- **Materials provided**

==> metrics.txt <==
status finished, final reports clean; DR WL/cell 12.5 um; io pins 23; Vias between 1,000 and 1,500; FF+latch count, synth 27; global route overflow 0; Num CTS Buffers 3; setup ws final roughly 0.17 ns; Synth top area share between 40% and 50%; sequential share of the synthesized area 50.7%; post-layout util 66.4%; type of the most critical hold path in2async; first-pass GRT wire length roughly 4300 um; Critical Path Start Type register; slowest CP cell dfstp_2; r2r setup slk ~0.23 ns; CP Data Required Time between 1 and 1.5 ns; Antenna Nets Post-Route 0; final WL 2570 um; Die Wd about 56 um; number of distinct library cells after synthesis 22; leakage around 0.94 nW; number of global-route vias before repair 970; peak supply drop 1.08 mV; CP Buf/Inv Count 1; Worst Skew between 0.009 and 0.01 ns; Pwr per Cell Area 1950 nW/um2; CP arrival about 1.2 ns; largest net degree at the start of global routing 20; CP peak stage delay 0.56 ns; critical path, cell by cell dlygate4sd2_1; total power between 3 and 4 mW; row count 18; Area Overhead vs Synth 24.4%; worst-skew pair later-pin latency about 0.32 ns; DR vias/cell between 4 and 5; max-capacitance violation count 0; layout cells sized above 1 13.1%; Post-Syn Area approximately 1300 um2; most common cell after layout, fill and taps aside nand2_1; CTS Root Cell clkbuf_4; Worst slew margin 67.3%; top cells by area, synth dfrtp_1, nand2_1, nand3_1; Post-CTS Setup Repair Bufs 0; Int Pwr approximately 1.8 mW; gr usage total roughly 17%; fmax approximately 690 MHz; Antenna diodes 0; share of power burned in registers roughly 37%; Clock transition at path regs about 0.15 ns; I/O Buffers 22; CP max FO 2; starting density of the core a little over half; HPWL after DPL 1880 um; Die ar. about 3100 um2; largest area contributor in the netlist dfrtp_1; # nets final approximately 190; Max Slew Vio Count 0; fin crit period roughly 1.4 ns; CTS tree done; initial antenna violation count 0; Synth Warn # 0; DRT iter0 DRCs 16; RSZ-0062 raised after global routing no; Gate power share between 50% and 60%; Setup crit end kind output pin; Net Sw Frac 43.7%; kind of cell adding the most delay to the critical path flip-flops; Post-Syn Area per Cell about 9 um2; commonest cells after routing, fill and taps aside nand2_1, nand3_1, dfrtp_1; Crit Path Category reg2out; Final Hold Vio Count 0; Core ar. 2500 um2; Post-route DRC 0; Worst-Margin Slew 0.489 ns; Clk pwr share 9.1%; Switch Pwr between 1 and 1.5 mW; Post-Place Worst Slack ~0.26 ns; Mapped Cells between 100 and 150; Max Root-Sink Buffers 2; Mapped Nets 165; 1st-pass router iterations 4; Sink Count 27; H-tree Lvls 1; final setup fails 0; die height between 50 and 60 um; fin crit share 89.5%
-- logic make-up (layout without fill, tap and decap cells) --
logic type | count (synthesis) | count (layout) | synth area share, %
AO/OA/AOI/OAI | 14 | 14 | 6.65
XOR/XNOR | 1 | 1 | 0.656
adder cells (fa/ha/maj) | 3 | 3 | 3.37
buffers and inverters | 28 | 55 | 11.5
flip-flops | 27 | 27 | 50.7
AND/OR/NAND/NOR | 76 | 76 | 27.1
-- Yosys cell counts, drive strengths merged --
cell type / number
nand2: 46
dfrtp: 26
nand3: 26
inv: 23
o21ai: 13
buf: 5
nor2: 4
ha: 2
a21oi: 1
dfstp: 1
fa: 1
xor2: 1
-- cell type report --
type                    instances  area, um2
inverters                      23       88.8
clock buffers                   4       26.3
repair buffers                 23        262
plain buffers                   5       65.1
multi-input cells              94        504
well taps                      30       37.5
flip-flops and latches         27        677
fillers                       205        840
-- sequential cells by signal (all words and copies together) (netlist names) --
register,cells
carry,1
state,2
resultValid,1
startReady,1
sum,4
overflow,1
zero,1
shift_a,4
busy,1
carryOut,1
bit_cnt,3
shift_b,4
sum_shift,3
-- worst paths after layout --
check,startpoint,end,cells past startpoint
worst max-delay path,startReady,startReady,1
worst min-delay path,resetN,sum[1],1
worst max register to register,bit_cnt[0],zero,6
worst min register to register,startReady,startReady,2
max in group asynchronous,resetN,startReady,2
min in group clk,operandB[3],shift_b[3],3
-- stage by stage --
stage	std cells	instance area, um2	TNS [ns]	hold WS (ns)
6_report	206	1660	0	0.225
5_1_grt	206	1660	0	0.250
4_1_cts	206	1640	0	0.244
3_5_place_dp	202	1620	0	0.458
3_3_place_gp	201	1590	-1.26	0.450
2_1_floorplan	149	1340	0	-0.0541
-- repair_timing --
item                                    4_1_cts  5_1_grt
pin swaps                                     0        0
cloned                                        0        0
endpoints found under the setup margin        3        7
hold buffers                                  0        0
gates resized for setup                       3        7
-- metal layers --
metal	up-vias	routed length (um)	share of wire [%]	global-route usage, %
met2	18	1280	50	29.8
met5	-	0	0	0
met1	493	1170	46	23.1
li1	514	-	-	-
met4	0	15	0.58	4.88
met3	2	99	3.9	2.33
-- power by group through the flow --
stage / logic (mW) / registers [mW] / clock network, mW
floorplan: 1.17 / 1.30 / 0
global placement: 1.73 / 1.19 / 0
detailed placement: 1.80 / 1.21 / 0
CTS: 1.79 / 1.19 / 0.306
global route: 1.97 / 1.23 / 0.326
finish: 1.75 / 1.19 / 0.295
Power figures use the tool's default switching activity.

- **Exercise**
Where the listing above has a line with "cell type / number", start there, and output every line exactly through the line with "-- power by", which is also included.

- **Solution to the problem**
cell type / number
nand2: 46
dfrtp: 26
nand3: 26
inv: 23
o21ai: 13
buf: 5
nor2: 4
ha: 2
a21oi: 1
dfstp: 1
fa: 1
xor2: 1
-- cell type report --
type                    instances  area, um2
inverters                      23       88.8
clock buffers                   4       26.3
repair buffers                 23        262
plain buffers                   5       65.1
multi-input cells              94        504
well taps                      30       37.5
flip-flops and latches         27        677
fillers                       205        840
-- sequential cells by signal (all words and copies together) (netlist names) --
register,cells
carry,1
state,2
resultValid,1
startReady,1
sum,4
overflow,1
zero,1
shift_a,4
busy,1
carryOut,1
bit_cnt,3
shift_b,4
sum_shift,3
-- worst paths after layout --
check,startpoint,end,cells past startpoint
worst max-delay path,startReady,startReady,1
worst min-delay path,resetN,sum[1],1
worst max register to register,bit_cnt[0],zero,6
worst min register to register,startReady,startReady,2
max in group asynchronous,resetN,startReady,2
min in group clk,operandB[3],shift_b[3],3
-- stage by stage --
stage	std cells	instance area, um2	TNS [ns]	hold WS (ns)
6_report	206	1660	0	0.225
5_1_grt	206	1660	0	0.250
4_1_cts	206	1640	0	0.244
3_5_place_dp	202	1620	0	0.458
3_3_place_gp	201	1590	-1.26	0.450
2_1_floorplan	149	1340	0	-0.0541
-- repair_timing --
item                                    4_1_cts  5_1_grt
pin swaps                                     0        0
cloned                                        0        0
endpoints found under the setup margin        3        7
hold buffers                                  0        0
gates resized for setup                       3        7
-- metal layers --
metal	up-vias	routed length (um)	share of wire [%]	global-route usage, %
met2	18	1280	50	29.8
met5	-	0	0	0
met1	493	1170	46	23.1
li1	514	-	-	-
met4	0	15	0.58	4.88
met3	2	99	3.9	2.33
-- power by group through the flow --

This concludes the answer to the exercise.